[Exercise instructions] Reproduce the records below exactly as given.

[Material for the task]
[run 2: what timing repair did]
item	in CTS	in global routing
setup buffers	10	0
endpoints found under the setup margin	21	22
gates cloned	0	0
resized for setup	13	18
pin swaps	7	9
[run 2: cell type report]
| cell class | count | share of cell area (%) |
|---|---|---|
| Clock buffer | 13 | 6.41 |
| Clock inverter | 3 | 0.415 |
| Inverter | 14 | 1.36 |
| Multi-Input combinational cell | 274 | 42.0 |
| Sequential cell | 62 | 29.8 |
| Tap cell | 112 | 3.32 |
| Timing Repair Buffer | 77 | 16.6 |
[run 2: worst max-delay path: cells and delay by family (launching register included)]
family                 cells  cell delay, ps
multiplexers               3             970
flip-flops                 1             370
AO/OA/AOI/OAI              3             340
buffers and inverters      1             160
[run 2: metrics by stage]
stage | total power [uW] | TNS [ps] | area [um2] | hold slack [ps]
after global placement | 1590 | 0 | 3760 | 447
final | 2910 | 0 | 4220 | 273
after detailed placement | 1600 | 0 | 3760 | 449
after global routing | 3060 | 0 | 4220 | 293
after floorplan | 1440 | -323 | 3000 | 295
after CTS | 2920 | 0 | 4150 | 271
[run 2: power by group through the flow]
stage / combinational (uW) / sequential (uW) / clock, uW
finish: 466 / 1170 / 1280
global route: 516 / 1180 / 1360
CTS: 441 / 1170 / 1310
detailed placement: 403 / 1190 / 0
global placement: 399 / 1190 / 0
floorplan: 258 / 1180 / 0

[Exercise solution]
[run 2: what timing repair did]
item	in CTS	in global routing
setup buffers	10	0
endpoints found under the setup margin	21	22
gates cloned	0	0
resized for setup	13	18
pin swaps	7	9
[run 2: cell type report]
| cell class | count | share of cell area (%) |
|---|---|---|
| Clock buffer | 13 | 6.41 |
| Clock inverter | 3 | 0.415 |
| Inverter | 14 | 1.36 |
| Multi-Input combinational cell | 274 | 42.0 |
| Sequential cell | 62 | 29.8 |
| Tap cell | 112 | 3.32 |
| Timing Repair Buffer | 77 | 16.6 |
[run 2: worst max-delay path: cells and delay by family (launching register included)]
family                 cells  cell delay, ps
multiplexers               3             970
flip-flops                 1             370
AO/OA/AOI/OAI              3             340
buffers and inverters      1             160
[run 2: metrics by stage]
stage | total power [uW] | TNS [ps] | area [um2] | hold slack [ps]
after global placement | 1590 | 0 | 3760 | 447
final | 2910 | 0 | 4220 | 273
after detailed placement | 1600 | 0 | 3760 | 449
after global routing | 3060 | 0 | 4220 | 293
after floorplan | 1440 | -323 | 3000 | 295
after CTS | 2920 | 0 | 4150 | 271
[run 2: power by group through the flow]
stage / combinational (uW) / sequential (uW) / clock, uW
finish: 466 / 1170 / 1280
global route: 516 / 1180 / 1360
CTS: 441 / 1170 / 1310
detailed placement: 403 / 1190 / 0
global placement: 399 / 1190 / 0
floorplan: 258 / 1180 / 0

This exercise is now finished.